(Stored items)
========

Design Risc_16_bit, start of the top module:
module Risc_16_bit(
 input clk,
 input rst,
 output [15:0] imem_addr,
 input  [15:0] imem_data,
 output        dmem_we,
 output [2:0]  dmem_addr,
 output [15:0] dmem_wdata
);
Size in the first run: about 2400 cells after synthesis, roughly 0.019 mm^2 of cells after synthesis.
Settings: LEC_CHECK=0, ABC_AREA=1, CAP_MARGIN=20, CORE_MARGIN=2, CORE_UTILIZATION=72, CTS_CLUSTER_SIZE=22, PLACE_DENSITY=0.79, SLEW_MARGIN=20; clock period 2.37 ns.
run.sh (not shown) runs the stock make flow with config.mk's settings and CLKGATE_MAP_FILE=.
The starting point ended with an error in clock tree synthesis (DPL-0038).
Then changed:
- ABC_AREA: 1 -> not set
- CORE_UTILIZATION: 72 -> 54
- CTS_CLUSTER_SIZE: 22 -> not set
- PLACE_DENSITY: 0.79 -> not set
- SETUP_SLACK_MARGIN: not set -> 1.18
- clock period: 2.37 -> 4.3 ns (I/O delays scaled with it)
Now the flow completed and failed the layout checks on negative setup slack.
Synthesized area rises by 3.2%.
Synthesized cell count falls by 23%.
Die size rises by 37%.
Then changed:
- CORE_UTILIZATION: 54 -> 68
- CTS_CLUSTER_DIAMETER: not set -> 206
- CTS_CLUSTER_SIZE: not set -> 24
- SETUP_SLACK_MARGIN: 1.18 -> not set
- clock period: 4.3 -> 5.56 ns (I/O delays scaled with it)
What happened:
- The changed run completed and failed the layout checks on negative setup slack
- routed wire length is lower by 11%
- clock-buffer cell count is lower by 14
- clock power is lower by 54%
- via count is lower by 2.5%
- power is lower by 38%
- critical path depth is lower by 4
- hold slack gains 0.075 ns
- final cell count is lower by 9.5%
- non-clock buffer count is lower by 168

========

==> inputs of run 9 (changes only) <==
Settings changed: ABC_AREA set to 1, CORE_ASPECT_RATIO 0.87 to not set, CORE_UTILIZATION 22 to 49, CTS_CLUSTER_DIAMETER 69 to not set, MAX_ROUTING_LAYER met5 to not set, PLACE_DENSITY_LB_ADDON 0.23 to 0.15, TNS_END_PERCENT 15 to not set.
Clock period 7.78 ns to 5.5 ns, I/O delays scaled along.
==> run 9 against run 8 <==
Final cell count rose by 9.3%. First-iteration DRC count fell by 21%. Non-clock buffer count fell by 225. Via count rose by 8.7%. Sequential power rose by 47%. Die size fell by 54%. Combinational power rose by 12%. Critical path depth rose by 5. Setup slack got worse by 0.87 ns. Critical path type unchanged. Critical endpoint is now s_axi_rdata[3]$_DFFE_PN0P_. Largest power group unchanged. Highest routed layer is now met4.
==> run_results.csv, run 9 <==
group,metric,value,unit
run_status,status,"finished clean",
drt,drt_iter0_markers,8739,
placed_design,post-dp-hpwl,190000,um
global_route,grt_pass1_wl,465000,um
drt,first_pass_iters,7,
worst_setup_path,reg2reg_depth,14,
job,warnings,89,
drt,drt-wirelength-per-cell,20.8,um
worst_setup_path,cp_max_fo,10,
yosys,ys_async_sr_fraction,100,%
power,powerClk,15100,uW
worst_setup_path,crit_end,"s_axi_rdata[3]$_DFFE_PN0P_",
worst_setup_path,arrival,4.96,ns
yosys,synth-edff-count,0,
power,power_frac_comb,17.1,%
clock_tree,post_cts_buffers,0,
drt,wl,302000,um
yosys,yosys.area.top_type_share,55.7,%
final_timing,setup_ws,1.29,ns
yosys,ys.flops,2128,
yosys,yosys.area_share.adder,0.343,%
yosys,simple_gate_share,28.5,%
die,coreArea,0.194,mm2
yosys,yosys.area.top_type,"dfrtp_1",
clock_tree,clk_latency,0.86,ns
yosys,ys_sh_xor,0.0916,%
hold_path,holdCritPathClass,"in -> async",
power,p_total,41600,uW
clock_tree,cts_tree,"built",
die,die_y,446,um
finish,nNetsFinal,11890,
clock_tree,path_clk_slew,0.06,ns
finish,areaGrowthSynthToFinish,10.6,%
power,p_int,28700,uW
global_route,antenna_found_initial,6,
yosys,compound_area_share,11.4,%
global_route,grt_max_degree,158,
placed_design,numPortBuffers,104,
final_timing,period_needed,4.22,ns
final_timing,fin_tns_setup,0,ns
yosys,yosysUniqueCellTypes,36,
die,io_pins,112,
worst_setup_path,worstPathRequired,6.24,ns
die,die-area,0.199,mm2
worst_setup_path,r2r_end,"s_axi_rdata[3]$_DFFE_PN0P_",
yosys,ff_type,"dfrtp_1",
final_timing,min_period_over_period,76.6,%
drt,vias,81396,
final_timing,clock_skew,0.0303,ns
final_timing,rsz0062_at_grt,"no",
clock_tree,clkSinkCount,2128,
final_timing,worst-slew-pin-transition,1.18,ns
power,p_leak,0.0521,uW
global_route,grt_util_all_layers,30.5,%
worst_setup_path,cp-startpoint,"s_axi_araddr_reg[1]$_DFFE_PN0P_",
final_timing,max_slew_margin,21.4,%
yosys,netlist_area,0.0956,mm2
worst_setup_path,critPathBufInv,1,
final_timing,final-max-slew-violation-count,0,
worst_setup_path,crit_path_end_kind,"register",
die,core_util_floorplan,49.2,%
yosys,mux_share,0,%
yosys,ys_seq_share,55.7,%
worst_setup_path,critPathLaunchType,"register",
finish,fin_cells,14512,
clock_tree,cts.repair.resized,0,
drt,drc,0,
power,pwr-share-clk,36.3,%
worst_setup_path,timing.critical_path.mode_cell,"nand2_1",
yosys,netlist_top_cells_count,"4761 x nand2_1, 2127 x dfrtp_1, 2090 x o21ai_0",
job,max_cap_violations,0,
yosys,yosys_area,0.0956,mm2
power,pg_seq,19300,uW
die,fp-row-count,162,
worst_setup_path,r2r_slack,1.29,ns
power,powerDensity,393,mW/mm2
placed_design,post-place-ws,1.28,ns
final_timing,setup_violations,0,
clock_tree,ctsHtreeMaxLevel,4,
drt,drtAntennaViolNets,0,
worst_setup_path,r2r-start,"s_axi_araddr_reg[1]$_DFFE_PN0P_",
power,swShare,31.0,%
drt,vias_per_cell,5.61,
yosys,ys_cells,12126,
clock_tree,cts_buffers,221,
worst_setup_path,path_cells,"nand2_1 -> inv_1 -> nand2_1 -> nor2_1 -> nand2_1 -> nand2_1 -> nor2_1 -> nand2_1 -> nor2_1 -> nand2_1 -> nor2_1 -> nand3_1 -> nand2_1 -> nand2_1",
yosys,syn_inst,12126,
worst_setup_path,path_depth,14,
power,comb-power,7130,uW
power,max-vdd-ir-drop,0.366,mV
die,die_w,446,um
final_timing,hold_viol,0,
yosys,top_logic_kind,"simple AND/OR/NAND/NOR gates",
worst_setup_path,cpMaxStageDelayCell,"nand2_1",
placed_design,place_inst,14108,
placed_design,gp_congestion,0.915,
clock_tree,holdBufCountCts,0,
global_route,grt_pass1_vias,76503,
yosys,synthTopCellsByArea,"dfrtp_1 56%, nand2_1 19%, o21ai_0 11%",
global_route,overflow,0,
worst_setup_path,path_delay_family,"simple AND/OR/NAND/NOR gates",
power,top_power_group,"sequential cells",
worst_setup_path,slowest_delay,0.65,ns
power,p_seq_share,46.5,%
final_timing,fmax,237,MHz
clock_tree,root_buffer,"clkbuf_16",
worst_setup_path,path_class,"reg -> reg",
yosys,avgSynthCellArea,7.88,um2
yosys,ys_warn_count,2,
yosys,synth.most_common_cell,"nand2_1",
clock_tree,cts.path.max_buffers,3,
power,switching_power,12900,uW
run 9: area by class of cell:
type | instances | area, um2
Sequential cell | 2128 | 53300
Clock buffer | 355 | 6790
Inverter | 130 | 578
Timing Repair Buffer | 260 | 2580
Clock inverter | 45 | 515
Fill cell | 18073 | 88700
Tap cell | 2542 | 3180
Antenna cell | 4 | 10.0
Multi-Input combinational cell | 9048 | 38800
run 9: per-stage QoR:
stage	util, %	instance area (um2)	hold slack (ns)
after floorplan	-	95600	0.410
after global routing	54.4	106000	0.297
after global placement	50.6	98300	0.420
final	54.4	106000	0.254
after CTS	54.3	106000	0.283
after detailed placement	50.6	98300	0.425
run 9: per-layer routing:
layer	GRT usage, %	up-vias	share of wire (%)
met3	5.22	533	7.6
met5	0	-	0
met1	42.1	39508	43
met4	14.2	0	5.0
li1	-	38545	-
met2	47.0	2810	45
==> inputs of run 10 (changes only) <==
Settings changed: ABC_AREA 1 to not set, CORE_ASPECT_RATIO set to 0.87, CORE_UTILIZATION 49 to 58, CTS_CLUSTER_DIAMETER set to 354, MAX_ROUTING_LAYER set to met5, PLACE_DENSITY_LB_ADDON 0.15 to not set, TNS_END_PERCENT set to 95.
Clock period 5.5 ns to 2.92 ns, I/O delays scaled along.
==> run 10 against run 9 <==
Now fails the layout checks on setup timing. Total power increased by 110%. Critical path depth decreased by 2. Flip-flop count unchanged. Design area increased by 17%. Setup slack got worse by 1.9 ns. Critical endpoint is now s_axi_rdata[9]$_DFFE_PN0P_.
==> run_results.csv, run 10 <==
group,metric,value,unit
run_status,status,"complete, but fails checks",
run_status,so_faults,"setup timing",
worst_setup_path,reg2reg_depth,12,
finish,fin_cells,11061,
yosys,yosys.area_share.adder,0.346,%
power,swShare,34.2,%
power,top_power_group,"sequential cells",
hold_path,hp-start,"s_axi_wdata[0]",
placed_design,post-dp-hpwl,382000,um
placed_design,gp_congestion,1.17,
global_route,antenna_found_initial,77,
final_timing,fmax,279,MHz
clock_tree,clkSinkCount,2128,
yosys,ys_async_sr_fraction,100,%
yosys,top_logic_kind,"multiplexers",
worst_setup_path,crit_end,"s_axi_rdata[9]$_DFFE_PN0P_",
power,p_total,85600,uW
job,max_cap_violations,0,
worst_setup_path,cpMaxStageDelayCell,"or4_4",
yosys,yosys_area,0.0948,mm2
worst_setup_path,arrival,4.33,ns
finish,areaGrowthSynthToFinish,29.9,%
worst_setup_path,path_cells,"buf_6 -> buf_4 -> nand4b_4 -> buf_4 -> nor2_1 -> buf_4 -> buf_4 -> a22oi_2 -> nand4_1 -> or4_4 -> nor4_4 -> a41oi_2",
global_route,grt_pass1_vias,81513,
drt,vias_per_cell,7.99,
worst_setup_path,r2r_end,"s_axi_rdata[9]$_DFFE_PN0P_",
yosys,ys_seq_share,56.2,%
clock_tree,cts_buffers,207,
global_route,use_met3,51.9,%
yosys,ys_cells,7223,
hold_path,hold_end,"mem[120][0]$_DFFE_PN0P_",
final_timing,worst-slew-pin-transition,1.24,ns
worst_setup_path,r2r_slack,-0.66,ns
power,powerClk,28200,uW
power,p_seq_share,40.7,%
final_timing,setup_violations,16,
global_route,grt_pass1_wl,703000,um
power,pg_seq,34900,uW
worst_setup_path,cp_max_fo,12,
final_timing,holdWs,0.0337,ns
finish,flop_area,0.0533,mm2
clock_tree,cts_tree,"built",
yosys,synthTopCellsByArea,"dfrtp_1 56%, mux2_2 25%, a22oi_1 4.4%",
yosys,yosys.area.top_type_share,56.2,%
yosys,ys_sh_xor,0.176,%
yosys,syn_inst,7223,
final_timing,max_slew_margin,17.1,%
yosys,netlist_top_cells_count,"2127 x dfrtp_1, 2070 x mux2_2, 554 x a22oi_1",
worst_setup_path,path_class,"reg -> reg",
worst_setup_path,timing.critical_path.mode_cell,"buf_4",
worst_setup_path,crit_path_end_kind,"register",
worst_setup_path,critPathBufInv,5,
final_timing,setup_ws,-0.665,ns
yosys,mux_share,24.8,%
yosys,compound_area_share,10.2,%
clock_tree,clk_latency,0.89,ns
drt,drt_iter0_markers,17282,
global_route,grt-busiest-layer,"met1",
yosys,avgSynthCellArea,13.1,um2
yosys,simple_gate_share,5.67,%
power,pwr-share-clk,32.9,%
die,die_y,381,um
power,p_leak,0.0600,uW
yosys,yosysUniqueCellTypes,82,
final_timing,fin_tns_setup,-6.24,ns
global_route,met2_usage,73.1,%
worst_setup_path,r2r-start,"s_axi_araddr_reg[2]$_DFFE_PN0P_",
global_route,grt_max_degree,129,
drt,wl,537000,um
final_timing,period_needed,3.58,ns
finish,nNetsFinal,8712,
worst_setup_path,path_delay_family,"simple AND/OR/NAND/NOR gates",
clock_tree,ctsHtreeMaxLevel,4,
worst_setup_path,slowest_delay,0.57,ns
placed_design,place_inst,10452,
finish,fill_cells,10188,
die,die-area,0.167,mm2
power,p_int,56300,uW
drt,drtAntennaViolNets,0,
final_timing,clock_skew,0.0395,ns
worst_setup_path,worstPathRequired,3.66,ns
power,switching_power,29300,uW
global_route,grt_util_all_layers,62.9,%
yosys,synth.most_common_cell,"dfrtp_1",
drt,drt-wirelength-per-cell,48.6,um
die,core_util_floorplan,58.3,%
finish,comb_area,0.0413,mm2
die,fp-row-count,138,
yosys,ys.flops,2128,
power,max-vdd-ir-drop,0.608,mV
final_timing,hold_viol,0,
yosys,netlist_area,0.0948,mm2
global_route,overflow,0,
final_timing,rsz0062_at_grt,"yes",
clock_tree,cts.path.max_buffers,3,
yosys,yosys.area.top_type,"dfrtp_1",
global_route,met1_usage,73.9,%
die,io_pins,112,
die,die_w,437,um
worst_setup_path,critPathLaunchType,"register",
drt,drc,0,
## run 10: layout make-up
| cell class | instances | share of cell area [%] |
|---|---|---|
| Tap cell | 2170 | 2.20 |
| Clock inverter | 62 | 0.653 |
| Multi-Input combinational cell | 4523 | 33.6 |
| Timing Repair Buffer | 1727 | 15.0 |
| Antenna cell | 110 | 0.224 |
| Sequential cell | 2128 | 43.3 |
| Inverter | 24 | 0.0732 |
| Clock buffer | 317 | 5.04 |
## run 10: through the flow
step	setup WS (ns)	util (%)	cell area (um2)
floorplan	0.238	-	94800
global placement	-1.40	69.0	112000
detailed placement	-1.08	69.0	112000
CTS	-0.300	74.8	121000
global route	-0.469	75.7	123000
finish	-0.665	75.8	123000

========

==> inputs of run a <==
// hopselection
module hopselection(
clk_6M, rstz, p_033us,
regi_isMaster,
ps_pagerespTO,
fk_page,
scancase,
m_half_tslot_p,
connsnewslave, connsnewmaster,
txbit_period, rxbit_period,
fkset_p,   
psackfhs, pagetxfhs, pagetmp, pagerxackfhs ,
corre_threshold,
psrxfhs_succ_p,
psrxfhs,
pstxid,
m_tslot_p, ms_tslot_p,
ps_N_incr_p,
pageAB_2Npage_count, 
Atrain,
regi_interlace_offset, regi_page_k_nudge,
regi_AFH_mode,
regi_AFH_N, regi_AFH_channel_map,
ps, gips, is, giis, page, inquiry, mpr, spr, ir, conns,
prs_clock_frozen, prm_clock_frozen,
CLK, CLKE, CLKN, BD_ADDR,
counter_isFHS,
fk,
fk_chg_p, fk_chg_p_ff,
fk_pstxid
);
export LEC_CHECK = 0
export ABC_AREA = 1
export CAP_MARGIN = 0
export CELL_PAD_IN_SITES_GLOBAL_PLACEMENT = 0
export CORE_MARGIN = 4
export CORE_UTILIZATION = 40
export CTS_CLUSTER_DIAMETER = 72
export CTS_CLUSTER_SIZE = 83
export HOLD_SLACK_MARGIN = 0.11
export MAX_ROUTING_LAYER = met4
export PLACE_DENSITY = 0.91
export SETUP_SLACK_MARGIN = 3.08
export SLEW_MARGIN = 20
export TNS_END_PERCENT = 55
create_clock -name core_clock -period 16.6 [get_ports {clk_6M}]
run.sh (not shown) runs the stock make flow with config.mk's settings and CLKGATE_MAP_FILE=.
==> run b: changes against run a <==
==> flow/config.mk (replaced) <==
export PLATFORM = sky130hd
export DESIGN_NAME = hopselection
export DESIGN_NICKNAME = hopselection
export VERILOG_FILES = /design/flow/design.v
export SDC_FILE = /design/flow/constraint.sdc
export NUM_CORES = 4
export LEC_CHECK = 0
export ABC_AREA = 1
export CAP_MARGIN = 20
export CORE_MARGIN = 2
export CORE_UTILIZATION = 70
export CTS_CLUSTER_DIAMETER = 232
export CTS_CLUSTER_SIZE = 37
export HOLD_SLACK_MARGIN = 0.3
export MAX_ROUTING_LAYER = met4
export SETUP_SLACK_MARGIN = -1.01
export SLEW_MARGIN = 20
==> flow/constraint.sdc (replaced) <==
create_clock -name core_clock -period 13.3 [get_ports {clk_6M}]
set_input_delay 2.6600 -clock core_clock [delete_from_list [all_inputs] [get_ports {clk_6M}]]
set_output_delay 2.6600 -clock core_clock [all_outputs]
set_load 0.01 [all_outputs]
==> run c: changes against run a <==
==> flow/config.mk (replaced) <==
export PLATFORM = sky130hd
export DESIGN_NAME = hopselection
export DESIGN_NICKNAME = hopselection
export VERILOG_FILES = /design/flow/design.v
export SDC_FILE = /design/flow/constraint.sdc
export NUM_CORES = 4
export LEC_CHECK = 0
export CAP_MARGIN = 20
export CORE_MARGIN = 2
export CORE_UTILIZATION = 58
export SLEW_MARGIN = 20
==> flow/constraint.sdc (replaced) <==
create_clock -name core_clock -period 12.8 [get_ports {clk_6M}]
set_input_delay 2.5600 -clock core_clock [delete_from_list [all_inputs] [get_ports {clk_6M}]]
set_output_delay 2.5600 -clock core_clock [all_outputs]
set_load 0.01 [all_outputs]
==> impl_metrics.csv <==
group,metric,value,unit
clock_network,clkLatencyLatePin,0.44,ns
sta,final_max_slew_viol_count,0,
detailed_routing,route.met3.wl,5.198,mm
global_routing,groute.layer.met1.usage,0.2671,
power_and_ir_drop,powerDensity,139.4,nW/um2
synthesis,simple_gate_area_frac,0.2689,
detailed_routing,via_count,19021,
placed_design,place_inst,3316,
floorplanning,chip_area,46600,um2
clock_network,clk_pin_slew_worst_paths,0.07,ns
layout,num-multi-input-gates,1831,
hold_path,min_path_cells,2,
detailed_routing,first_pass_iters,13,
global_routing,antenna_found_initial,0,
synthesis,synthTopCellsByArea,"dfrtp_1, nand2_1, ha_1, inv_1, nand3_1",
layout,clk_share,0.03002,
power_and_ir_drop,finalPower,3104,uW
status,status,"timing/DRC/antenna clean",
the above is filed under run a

========

### WHAT TO DO
Copy only this part of the entries above: the line with "run 9 (changes", the line with "run 9 against", and the lines between, all exactly as written.

### ANSWER BELOW
==> inputs of run 9 (changes only) <==
Settings changed: ABC_AREA set to 1, CORE_ASPECT_RATIO 0.87 to not set, CORE_UTILIZATION 22 to 49, CTS_CLUSTER_DIAMETER 69 to not set, MAX_ROUTING_LAYER met5 to not set, PLACE_DENSITY_LB_ADDON 0.23 to 0.15, TNS_END_PERCENT 15 to not set.
Clock period 7.78 ns to 5.5 ns, I/O delays scaled along.
==> run 9 against run 8 <==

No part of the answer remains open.